Exercise details:
What you return should be the lines of the data containing "level", each in full.

(Records contained in a dataset)
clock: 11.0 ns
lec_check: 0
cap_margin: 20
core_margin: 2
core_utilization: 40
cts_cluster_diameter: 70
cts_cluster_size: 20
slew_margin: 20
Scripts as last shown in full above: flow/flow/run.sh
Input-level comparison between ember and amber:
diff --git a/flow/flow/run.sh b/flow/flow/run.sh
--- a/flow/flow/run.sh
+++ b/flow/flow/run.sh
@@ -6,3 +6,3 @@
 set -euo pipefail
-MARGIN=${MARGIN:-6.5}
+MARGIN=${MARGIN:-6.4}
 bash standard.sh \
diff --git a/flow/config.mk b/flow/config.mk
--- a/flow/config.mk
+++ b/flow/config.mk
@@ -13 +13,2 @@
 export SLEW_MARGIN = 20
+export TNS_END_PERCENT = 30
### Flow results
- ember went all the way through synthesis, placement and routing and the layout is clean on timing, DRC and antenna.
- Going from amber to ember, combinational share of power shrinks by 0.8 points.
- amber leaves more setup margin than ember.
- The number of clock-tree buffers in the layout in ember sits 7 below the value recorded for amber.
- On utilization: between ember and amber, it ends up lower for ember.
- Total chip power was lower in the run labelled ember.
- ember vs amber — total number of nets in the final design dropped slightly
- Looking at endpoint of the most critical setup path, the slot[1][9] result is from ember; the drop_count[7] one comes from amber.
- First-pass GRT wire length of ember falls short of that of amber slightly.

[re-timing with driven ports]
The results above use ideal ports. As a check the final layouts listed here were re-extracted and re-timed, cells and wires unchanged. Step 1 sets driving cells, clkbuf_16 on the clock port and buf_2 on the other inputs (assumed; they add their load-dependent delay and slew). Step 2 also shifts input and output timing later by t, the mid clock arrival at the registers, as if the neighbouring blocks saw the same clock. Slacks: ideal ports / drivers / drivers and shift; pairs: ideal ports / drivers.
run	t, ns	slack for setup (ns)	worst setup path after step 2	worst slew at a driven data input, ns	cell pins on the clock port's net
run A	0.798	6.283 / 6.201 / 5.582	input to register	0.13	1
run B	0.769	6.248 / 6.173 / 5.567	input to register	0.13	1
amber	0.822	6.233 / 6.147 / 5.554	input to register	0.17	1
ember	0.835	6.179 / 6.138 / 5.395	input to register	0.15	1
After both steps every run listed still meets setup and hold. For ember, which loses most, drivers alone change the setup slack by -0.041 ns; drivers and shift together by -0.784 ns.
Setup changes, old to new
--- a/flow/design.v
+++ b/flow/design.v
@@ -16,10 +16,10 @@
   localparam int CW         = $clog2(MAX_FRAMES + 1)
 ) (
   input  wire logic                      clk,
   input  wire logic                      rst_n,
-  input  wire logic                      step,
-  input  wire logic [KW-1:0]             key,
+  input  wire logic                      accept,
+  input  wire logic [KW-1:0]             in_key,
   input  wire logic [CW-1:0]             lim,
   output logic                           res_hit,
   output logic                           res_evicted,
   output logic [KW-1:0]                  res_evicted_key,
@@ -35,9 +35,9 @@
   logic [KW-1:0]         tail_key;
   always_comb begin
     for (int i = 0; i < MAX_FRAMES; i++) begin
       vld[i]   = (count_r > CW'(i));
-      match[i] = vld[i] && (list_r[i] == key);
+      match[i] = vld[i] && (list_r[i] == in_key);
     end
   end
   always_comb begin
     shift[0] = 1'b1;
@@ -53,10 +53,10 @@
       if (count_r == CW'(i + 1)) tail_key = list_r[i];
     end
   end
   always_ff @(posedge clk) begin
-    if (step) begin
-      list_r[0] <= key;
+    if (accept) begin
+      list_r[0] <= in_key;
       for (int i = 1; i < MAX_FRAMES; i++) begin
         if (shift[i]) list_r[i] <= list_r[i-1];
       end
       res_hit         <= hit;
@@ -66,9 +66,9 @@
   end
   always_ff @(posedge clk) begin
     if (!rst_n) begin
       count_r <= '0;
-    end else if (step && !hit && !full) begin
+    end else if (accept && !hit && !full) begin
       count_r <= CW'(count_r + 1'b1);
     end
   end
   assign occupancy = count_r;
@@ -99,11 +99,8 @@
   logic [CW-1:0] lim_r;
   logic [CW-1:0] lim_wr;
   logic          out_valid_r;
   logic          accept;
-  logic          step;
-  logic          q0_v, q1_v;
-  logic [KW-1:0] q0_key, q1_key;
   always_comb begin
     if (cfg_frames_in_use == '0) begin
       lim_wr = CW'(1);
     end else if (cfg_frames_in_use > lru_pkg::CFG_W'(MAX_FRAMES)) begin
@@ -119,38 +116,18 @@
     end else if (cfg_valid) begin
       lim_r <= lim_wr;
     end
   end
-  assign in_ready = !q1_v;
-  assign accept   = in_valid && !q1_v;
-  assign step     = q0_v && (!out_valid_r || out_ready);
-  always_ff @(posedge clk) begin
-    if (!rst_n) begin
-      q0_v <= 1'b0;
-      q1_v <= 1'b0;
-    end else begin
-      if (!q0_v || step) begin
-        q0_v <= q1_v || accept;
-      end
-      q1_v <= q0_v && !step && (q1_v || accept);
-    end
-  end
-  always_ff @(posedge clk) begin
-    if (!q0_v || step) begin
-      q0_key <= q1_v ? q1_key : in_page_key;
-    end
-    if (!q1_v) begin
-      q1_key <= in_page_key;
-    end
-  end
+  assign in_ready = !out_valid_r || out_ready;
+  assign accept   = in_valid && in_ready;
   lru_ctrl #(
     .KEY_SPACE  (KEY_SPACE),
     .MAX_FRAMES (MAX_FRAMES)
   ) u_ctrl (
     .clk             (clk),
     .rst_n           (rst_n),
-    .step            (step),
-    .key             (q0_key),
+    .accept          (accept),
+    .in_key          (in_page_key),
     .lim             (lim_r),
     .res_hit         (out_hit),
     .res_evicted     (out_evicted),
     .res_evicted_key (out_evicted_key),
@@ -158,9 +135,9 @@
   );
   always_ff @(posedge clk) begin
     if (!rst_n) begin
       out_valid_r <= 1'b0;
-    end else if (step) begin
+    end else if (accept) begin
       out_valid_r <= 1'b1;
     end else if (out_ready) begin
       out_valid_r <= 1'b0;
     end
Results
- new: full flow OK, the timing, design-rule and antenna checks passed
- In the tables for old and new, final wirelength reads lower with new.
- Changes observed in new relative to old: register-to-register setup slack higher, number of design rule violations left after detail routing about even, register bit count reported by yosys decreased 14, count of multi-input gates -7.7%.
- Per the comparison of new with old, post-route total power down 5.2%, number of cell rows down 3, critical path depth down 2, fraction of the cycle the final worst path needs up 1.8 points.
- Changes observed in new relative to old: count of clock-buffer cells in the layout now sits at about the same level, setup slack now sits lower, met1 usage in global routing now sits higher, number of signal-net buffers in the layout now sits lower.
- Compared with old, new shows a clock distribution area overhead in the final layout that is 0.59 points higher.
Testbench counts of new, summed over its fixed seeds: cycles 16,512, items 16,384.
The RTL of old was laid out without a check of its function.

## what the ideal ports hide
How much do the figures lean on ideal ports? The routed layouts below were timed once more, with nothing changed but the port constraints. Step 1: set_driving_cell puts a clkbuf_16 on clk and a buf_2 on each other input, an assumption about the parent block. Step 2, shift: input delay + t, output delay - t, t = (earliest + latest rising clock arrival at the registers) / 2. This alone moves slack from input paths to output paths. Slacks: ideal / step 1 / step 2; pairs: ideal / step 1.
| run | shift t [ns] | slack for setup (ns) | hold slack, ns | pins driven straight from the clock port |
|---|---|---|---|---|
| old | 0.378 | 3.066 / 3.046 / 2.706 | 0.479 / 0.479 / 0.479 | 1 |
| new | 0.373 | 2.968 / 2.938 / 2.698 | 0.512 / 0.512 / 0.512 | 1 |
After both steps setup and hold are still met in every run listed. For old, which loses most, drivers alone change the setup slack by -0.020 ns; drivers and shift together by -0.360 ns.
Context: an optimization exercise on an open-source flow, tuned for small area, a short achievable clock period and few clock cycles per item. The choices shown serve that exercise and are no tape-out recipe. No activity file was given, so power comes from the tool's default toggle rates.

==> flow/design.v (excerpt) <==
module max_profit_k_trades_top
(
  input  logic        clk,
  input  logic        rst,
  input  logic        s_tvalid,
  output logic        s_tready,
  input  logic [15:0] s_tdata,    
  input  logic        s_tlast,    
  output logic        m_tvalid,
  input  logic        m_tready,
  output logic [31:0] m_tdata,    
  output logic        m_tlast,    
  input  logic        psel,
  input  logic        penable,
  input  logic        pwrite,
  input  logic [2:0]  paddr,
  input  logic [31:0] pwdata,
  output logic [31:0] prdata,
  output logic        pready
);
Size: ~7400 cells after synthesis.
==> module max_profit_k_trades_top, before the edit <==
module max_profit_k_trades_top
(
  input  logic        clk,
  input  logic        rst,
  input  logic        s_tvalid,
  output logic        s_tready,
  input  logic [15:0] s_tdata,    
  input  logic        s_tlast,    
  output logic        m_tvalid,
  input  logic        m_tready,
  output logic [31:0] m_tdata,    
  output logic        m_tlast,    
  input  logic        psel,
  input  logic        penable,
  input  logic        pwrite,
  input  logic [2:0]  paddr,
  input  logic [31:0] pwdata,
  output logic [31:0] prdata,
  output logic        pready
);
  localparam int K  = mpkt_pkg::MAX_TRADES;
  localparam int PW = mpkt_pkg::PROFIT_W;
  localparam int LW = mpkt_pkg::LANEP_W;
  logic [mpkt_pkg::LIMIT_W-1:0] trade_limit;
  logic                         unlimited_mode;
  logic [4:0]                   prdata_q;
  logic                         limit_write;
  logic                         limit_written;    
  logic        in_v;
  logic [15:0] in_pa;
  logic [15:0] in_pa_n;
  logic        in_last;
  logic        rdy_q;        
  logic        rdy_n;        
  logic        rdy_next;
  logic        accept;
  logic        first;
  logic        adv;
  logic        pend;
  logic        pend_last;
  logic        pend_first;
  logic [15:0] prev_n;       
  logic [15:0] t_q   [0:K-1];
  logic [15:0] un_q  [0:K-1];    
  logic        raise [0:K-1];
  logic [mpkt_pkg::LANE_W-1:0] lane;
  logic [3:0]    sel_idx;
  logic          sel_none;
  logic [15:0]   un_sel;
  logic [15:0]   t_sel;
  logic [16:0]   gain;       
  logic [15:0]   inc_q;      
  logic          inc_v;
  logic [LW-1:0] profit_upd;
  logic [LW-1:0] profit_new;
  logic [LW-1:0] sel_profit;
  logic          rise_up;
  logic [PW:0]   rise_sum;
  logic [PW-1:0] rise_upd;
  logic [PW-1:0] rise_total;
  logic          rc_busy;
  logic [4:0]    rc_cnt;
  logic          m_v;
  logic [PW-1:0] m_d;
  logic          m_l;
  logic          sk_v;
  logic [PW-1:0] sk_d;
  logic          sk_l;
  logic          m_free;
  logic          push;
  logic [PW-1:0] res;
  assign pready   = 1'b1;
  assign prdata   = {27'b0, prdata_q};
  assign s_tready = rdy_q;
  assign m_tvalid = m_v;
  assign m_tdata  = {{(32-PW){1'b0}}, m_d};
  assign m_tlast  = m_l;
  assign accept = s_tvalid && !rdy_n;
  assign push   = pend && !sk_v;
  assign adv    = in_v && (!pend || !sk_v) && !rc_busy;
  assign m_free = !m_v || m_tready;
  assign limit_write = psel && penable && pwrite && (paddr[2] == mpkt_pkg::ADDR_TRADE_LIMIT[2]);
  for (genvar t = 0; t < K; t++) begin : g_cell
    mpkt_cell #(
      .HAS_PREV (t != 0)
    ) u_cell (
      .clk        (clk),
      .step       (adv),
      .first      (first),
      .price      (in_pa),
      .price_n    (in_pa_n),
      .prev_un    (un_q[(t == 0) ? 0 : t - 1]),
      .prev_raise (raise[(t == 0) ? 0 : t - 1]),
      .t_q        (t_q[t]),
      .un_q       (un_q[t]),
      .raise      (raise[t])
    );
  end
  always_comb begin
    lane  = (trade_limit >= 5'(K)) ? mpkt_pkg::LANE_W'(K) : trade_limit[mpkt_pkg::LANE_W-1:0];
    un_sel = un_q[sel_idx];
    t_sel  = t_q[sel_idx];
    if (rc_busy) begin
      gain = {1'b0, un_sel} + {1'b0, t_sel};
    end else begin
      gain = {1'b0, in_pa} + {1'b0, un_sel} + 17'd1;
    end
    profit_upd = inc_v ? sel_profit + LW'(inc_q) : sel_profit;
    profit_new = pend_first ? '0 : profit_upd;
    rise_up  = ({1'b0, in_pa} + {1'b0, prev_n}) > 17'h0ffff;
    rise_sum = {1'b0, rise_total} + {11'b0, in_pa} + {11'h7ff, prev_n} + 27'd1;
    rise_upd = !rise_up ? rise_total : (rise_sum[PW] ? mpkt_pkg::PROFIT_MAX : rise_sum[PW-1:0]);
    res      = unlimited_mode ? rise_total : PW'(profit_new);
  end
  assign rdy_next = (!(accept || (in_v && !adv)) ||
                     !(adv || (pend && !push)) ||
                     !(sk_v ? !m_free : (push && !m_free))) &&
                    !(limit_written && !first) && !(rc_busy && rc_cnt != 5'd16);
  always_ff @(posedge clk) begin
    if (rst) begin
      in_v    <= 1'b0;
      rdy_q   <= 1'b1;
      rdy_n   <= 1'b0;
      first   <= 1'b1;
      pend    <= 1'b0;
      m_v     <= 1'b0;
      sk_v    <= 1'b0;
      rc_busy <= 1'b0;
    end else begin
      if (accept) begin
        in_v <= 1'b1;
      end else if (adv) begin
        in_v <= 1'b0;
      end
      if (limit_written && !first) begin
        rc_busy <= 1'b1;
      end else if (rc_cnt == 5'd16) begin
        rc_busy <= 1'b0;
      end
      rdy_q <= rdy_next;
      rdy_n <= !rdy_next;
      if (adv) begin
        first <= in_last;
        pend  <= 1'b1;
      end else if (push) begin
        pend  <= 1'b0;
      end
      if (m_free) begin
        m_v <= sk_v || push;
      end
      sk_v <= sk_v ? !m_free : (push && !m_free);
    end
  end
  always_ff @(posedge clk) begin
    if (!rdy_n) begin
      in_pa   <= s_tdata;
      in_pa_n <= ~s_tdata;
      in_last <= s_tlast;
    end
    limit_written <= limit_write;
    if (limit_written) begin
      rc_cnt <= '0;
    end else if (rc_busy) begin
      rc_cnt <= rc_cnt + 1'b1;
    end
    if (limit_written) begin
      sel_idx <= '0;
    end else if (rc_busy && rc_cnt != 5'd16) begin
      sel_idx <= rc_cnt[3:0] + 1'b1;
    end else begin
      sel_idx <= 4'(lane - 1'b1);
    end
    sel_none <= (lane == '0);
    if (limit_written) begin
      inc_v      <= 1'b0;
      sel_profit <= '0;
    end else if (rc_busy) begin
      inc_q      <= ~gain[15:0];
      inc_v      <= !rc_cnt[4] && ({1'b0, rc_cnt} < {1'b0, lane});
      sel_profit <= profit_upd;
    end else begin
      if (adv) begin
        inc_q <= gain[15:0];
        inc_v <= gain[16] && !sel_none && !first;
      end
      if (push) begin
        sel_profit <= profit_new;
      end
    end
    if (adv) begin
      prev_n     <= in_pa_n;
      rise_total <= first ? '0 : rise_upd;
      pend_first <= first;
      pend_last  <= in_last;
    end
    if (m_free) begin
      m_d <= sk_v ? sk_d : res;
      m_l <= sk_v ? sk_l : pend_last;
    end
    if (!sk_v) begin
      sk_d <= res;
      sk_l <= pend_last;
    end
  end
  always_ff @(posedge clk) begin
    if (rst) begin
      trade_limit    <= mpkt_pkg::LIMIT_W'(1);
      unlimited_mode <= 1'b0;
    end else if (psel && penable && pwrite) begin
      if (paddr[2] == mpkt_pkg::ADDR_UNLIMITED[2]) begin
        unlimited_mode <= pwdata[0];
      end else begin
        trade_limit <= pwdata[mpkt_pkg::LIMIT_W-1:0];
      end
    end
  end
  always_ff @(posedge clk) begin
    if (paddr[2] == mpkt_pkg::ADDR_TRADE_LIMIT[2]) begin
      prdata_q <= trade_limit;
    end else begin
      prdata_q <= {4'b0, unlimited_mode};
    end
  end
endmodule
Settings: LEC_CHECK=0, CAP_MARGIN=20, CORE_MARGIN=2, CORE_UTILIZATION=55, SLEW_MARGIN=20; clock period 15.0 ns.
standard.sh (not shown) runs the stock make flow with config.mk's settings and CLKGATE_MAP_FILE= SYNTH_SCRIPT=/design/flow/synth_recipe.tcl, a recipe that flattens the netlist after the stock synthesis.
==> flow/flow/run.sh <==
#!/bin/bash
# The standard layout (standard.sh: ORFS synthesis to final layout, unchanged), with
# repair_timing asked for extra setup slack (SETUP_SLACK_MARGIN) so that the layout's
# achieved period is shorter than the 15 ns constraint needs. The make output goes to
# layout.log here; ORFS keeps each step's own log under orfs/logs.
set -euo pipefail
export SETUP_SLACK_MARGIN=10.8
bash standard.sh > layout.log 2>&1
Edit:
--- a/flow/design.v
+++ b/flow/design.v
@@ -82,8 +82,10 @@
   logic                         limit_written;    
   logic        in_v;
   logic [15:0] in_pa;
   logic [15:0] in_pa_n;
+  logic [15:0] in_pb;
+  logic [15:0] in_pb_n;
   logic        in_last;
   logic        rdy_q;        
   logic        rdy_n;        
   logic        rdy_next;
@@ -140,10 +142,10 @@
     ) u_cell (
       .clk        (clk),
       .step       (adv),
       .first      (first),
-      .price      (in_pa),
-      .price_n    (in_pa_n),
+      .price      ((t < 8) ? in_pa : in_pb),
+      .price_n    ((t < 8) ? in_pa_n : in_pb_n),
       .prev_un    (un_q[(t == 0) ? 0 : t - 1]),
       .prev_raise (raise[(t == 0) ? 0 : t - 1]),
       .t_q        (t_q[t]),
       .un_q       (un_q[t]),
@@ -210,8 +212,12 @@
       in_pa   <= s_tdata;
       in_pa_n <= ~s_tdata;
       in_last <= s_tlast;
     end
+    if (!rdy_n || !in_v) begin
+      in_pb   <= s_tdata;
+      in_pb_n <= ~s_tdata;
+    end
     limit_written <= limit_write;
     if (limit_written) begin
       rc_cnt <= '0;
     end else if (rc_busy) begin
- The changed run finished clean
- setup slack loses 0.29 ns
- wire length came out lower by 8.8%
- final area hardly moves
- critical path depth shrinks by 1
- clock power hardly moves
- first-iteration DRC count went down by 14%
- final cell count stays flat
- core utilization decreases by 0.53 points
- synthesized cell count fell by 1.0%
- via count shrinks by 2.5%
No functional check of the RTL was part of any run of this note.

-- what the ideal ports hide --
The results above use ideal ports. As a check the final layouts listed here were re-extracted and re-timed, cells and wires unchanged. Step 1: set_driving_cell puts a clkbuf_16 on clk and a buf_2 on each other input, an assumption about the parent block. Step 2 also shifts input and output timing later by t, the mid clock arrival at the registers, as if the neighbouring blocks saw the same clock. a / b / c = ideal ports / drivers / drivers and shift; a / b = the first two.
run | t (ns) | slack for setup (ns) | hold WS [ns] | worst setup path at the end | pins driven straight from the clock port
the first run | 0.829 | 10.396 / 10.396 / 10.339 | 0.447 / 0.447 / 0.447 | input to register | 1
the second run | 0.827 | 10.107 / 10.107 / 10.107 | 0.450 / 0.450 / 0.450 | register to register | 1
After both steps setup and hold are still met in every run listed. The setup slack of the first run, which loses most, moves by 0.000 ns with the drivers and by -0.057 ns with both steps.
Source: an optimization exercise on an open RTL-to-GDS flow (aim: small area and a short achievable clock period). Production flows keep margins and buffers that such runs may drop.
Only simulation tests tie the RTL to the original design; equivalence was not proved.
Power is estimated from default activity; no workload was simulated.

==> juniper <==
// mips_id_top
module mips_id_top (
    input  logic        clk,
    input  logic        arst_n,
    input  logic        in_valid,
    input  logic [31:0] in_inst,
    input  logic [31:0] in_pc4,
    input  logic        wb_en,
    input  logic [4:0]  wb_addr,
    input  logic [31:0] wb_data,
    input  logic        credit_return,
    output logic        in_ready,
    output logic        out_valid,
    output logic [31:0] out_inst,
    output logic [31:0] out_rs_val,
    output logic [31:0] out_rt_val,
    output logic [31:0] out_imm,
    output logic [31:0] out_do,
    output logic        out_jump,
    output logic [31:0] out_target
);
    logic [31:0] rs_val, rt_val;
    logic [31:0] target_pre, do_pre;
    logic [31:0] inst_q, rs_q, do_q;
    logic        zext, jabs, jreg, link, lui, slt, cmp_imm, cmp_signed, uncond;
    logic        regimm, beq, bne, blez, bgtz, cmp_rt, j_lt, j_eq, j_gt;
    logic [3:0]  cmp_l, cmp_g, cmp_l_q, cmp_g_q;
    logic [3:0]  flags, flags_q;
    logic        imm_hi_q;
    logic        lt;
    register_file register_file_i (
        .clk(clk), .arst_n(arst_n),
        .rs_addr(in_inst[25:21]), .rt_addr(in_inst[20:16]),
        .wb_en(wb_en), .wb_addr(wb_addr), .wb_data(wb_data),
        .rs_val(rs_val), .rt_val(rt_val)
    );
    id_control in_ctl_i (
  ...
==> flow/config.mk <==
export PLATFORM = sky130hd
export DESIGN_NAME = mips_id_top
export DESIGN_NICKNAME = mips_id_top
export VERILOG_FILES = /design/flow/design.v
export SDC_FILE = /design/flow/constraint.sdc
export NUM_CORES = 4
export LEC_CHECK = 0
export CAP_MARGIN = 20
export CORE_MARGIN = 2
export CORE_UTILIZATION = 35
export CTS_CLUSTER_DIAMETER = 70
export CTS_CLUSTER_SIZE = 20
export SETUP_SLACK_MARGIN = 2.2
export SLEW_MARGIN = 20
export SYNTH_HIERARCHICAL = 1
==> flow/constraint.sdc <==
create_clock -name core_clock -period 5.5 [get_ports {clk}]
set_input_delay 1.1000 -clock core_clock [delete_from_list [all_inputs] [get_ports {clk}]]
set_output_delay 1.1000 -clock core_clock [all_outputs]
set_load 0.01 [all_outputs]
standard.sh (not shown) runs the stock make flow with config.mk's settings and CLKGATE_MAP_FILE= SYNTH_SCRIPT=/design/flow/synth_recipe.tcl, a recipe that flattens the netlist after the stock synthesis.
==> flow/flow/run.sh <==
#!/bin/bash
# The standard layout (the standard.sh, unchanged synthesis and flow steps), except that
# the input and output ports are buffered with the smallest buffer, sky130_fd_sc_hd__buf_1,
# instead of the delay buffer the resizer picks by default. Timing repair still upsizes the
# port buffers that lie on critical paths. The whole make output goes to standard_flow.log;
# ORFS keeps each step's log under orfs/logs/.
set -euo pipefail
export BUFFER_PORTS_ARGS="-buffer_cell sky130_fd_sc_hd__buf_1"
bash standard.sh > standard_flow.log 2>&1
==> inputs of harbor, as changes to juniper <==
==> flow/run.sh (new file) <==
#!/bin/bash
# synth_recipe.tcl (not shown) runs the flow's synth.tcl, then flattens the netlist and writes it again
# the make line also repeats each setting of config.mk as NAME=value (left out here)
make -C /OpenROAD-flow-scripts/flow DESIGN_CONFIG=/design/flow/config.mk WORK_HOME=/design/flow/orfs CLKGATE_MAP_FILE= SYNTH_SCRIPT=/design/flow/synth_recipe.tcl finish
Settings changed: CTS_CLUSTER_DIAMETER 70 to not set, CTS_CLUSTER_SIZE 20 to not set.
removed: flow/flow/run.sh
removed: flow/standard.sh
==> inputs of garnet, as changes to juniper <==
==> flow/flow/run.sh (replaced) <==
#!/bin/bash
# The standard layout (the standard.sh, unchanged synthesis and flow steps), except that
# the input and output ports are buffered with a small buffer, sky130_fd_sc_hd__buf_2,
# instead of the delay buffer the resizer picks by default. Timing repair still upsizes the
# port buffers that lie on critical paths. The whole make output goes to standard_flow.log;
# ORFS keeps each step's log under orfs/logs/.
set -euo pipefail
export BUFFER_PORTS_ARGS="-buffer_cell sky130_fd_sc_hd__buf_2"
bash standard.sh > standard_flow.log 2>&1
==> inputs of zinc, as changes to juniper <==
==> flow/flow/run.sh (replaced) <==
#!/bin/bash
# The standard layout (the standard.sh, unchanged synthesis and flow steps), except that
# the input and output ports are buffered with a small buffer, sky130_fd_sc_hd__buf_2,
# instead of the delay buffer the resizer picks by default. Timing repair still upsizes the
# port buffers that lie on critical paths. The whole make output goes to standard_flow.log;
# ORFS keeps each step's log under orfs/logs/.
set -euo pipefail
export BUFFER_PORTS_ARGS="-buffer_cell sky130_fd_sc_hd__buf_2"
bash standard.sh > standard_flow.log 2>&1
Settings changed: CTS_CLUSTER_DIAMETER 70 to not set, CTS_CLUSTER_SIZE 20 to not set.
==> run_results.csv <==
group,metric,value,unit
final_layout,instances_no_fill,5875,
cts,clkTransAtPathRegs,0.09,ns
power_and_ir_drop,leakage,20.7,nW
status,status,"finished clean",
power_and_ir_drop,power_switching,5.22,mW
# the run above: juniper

Solution to this exercise:
Input-level comparison between ember and amber:
- Changes observed in new relative to old: count of clock-buffer cells in the layout now sits at about the same level, setup slack now sits lower, met1 usage in global routing now sits higher, number of signal-net buffers in the layout now sits lower.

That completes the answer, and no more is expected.